En 1648, a los 16 años, hizo sus primeros votos. Al profesar tomó el nombre de María Catalina de San Agustín. En mayo de ese mismo año se cumplió su deseo de partir a Canadá. Su juventud no fue óbice para emprender una travesía llena de vicisitudes que duró tres meses. En el trayecto contrajo la peste y sanó con la intercesión de la Virgen María. Llegó a Québec el 9 de agosto de ese año. Toda la ayuda era poca para las hermanas que le habían precedido. Su presencia fue como un don caído del cielo. Desde el primer momento se afanó ofreciendo lo mejor de sí en una agotadora tarea. Lo hizo con destreza y sentido práctico porque tenía formidables cualidades como enfermera. Aprendió las lenguas de los nativos de las tribus indias a los que asistían, y fue un modelo de sencillez y donación. Viendo sus muchos talentos, los superiores la nombraron administradora del monasterio y del hospital. Luego sería directora general de éste, así como maestra de novicias y ecónoma.
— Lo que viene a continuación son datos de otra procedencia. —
File: src/rtl/crab_mmio_pkg.sv
// crab_mmio_pkg: shared register map, status bit positions and transmitter states for MMIO peripherals.
package crab_mmio_pkg;
   localparam logic [3:0] REG_TXDATA  = 4'h0;
   localparam logic [3:0] REG_STATUS  = 4'h4;
   localparam logic [3:0] REG_BAUDDIV = 4'h8;
   localparam int ST_FULL  = 0;
   localparam int ST_EMPTY = 1;
   localparam int ST_BUSY  = 2;
   localparam int ST_OVF   = 3;
   typedef enum logic [1:0] {TX_IDLE, TX_START, TX_DATA, TX_STOP} tx_state_e;
endpackage

File: src/rtl/byte_fifo.sv
// byte_fifo: synchronous 8-bit FIFO; a push into a full FIFO is accepted only alongside a pop.
module byte_fifo #(
   parameter int DEPTH = 8
) (
   input  logic       clk,
   input  logic       reset,
   input  logic       push,
   input  logic [7:0] din,
   input  logic       pop,
   output logic [7:0] dout,
   output logic       full,
   output logic       empty
);
   localparam int AW = $clog2(DEPTH);
   logic [7:0]  mem [DEPTH];
   logic [AW-1:0] wp, rp;
   logic [AW:0]   cnt;
   logic          do_push, do_pop;
   assign empty   = cnt == '0;
   assign full    = cnt == (AW+1)'(DEPTH);
   assign do_pop  = pop && !empty;
   assign do_push = push && (!full || do_pop);
   assign dout    = mem[rp];
   always_ff @(posedge clk) begin
      if (do_push) mem[wp] <= din;
   end
   always_ff @(posedge clk or negedge reset) begin
      if (!reset) begin
         wp  <= '0;
         rp  <= '0;
         cnt <= '0;
      end else begin
         wp  <= wp + AW'(do_push);
         rp  <= rp + AW'(do_pop);
         cnt <= cnt + (AW+1)'(do_push) - (AW+1)'(do_pop);
      end
   end
endmodule

File: src/rtl/mmio_uart_tx.sv
// mmio_uart_tx: memory-mapped 8N1 UART transmitter with a byte FIFO, baud divisor and sticky overflow flag.
module mmio_uart_tx #(
   parameter int          FIFO_DEPTH = 8,
   parameter logic [15:0] DIV_RESET  = 16'd434
) (
   input  logic        clk,
   input  logic        reset,
   input  logic        req,
   input  logic        we,
   input  logic [3:0]  addr,
   input  logic [31:0] wdata,
   output logic        done,
   output logic [31:0] rdata,
   output logic        tx,
   output logic        irq
);
   import crab_mmio_pkg::*;
   tx_state_e   state;
   logic [1:0]  sel;
   logic        wr, push, pop, full, empty, busy, ovf, tick;
   logic [7:0]  head, sh;
   logic [2:0]  bit_idx;
   logic [15:0] baud, div_q, cnt;
   logic [31:0] status, rd_val;
   logic        unused_ok;
   assign unused_ok = ^{addr[1:0], wdata[31:16]};
   assign sel  = addr[3:2];
   assign wr   = req && we;
   assign push = wr && sel == REG_TXDATA[3:2];
   assign busy = state != TX_IDLE;
   assign irq  = empty && !busy;
   assign tick = cnt == div_q - 16'd1;
   // Popping at the end of a stop bit chains frames with no idle gap.
   assign pop  = !empty && (state == TX_IDLE || (state == TX_STOP && tick));
   assign tx   = state == TX_START ? 1'b0 : state == TX_DATA ? sh[0] : 1'b1;
   byte_fifo #(.DEPTH(FIFO_DEPTH)) u_fifo (
      .clk(clk), .reset(reset), .push(push), .din(wdata[7:0]),
      .pop(pop), .dout(head), .full(full), .empty(empty)
   );
   always_comb begin
      status           = '0;
      status[ST_FULL]  = full;
      status[ST_EMPTY] = empty;
      status[ST_BUSY]  = busy;
      status[ST_OVF]   = ovf;
      rd_val = sel == REG_STATUS[3:2]  ? status :
               sel == REG_BAUDDIV[3:2] ? {16'd0, baud} : '0;
   end
   always_ff @(posedge clk or negedge reset) begin
      if (!reset) begin
         done  <= 1'b0;
         rdata <= '0;
         baud  <= DIV_RESET;
         ovf   <= 1'b0;
      end else begin
         done  <= req;
         rdata <= (req && !we) ? rd_val : '0;
         if (wr && sel == REG_BAUDDIV[3:2]) baud <= wdata[15:0] == '0 ? 16'd1 : wdata[15:0];
         if (push && full && !pop) ovf <= 1'b1;
         else if (wr && sel == REG_STATUS[3:2] && wdata[ST_OVF]) ovf <= 1'b0;
      end
   end
   always_ff @(posedge clk or negedge reset) begin
      if (!reset) begin
         state   <= TX_IDLE;
         sh      <= '0;
         div_q   <= DIV_RESET;
         cnt     <= '0;
         bit_idx <= '0;
      end else if (pop) begin
         state <= TX_START;
         sh    <= head;
         div_q <= baud;
         cnt   <= '0;
      end else if (busy) begin
         cnt <= tick ? '0 : cnt + 16'd1;
         if (tick) begin
            case (state)
               TX_START: begin
                  state   <= TX_DATA;
                  bit_idx <= '0;
               end
               TX_DATA: begin
                  sh      <= sh >> 1;
                  bit_idx <= bit_idx + 3'd1;
                  if (bit_idx == 3'd7) state <= TX_STOP;
               end
               TX_STOP: state <= TX_IDLE;
               default: ;
            endcase
         end
      end
   end
endmodule

File: config.mk
export PLATFORM = sky130hd
export DESIGN_NAME = mmio_uart_tx
export DESIGN_NICKNAME = d
export VERILOG_FILES = /design/src/rtl/crab_mmio_pkg.sv /design/src/rtl/byte_fifo.sv /design/src/rtl/mmio_uart_tx.sv
export SDC_FILE = /design/constraint.sdc
export NUM_CORES = 1
export LEC_CHECK = 0
export CORE_AREA = 2 2 181 138
export DETAILED_ROUTE_END_ITERATION = 10
export DIE_AREA = 0 0 183 140
export GPL_TIMING_DRIVEN = 1
export SLEW_MARGIN = 40
export SYNTH_ARGS = -nofsm -noshare
export SYNTH_HDL_FRONTEND = slang
export SYNTH_SLANG_ARGS = --single-unit
export TNS_END_PERCENT = 30
File: constraint.sdc
create_clock -name clk -period 5.16 [get_ports clk]
set_input_delay 0.774 -clock clk [delete_from_list [all_inputs] [get_ports clk]]
set_output_delay 0.774 -clock clk [all_outputs]
set_load 0.01 [all_outputs]
==> impl_metrics.toml, run 1 <==
[pwr]
total_power_mw = 2.94
p_per_area_nw_per_um2 = 352
p_leak_nw = 3.40
ir_drop_uv = 223

[final_layout]
num_antenna_cells = 0
final-instance-count-excl-fill = 890
fillers = 2274
final_common_cell = "dfrtp_1"
fin_util_pct = 35.1
fin_area_um2 = 8340
final_cell_mix = "dfrtp_1 (77), edfxtp_1 (64), clkdlybuf4s50_1 (39), nor2_1 (34), mux2_2 (32)"
fin_nets = 631
layout-area-overhead-vs-synth_pct = 18.0
drive_above_1_share_pct = 19.9

[placement]
place_hpwl_mm = 10.4
dp_cells = 858
routabilityCongestion = 0.868
port_buffers = 40
postPlaceCellArea_um2 = 7760
dp_slack_ns = 1.18

[floorplanning]
die_x_um = 183
core_area_um2 = 23800
fp-row-count = 49
die_y_um = 140
die-area_um2 = 25600
start_util_pct = 29.7
num_io_pins = 75

[synth]
synth_seq_area_share_pct = 58.9
synthFlopType = "dfrtp_1"
ys_ff_latch = 153
synth_edf_count = 64
synth_cell_types = 59
syn_area_um2 = 7070
synth.avg_cell_area_um2 = 13.5
synth_top_cell_area_share_pct = 28.0
synth_cells = 524
synth-async-reset-ratio_pct = 58.2
synth_area_leaders = "dfrtp_1 (28%), edfxtp_1 (27%), mux2_2 (5.1%), mux4_2 (5.1%), dfstp_2 (3.7%)"
ys_warn_count = 0
synth_top_area_cell = "dfrtp_1"

[cts]
cts-root-buf = "clkbuf_16"
hold_buffers = 0
cts-resized-gates = 0
clockBufferDepth = 2
clock_latency_ns = 0.43
clk_pin_slew_ns = 0.07
cts-buffers-inserted = 17
cts_tree = "built"
post_cts.repair.setup_buffers = 0
ctsHtreeMaxLevel = 4
clock_sink_count = 153

[timing]
min_period_ns = 3.99
hold_viol_final = 0
setup_viol = 0
fin_skew_ns = 0.0163
rsz0062_at_grt = "no"
maxSlewViolCount = 0
worst_pin_slew_ns = 0.751
fin_crit_sh_pct = 77.3
layout_setup_ws_ns = 1.17
slew_headroom_pct = 49.5
max_freq_mhz = 251
hold_slack_ns = 0.346
setup_tns_ns = 0

[worst_setup_path]
cp-start-kind = "register"
crit_slowest_cell = "or4b_2"
critPathCaptureType = "register"
crit_type = "reg -> reg"
critPathMaxFanout = 9
cp.required_ns = 5.46
slowest_delay_ns = 0.68
critPathArrivalTime_ns = 4.29
crit_start = "div_q[0]$_DFFE_PN0N_"
rr_startpoint = "div_q[0]$_DFFE_PN0N_"
cp_cell_sequence = "inv_1 -> ha_1 -> inv_1 -> or4b_2 -> a21oi_1 -> nor3b_1 -> nor4b_2 -> a31oi_4 -> a31o_1 -> inv_1 -> ha_1 -> inv_1 -> fa_1 -> xnor2_1"
path_common_cell = "inv_1"

[detailed_routing]
vias = 4270
drcViolationCount = 0
first_pass_iters = 4
wl_mm = 14.4
ant_nets = 0
wl_per_cell_um = 16.2
drtIter0Drc = 258
vias_per_cell = 4.80

[global_routing]
grt_pass1_wl_mm = 23.9
first_global_vias = 4514
antenna_found_initial = 0
overflow = 0
grt_use_total_pct = 12.1
grt_max_degree = 48

[hold_path]
hp-class = "in -> async"

[status]
status = "finished clean"

[run]
maxCapViolCount = 0
## cells in the mapped netlist (3+ instances only)
cell type / instances
nand4_1: 9
o21ai_0: 9
xor2_1: 19
xnor2_1: 17
dfstp_2: 10
dfrtp_1: 79
nor3_1: 10
nor4_1: 6
nor2_1: 36
a211oi_1: 8
and2_1: 13
nor4b_2: 4
a22oi_1: 3
o211ai_1: 3
edfxtp_1: 64
clkbuf_1: 13
nand3b_1: 3
mux4_2: 16
nand3_1: 11
a21o_1: 3
buf_2: 3
mux2_2: 32
nand2_1: 19
mux2i_1: 14
a21oi_1: 12
buf_4: 16
and3_1: 6
nor2b_1: 11
ha_1: 19
inv_1: 24
## layer usage
metal,vias to the layer above,global-route usage (%),part of all wire (%)
li1,1976,-,-
met1,2186,16.8,49
met2,91,17.9,45
met3,17,3.41,4.1
met4,0,4.42,1.6
met5,-,0,0
## where the power goes
part	internal [mW]	leakage, nW	switching (mW)
Clock	0.655	0.277	0.513
Sequential	1.37	1.70	0.102
Combinational	0.146	1.42	0.154
Total	2.17	3.40	0.770
## logic make-up after synthesis
logic type	Yosys count	synth area share, %
buffers and inverters	58	4.09
DFF	153	58.9
and+or+nand+nor	142	11.5
muxes	62	12.2
other	1	0.0531
adders and majority gates	20	3.65
AOI/OAI and AO/OA	52	5.20
xor gates and xnor gates	36	4.46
Se dedicaba a sus misiones en cuerpo y alma, ejercitando la caridad con una disposición admirable. Era encantadora en su trato, delicada, obediente, humilde, y vivía con auténtico espíritu de sacrificio. Todas las penalidades que se le presentaron las sufrió en silencio. Fue agraciada con dones místicos y favores del cielo que han sido subrayados por sus biógrafos. Y todo ello en medio de violentas tentaciones a las que fue sometida por el diablo. En una de sus experiencias místicas sobrenaturales vio al mártir san Juan de Brébeuf, a quien se encomendó. Su confesor y biógrafo el jesuita padre Ragueneau le sugirió que escribiera un diario, pero quedó destruido en el incendio del Hôtel-Dieu. Falleció en este lugar el 8 de mayo de 1668, a la edad de 36 años, aquejada por la tuberculosis. Había consumado su vida siendo estrictamente fiel a este anhelo: “Que se haga tu voluntad” en un ejercicio permanente de caridad. Juan Pablo II la beatificó el 23 de abril de 1989.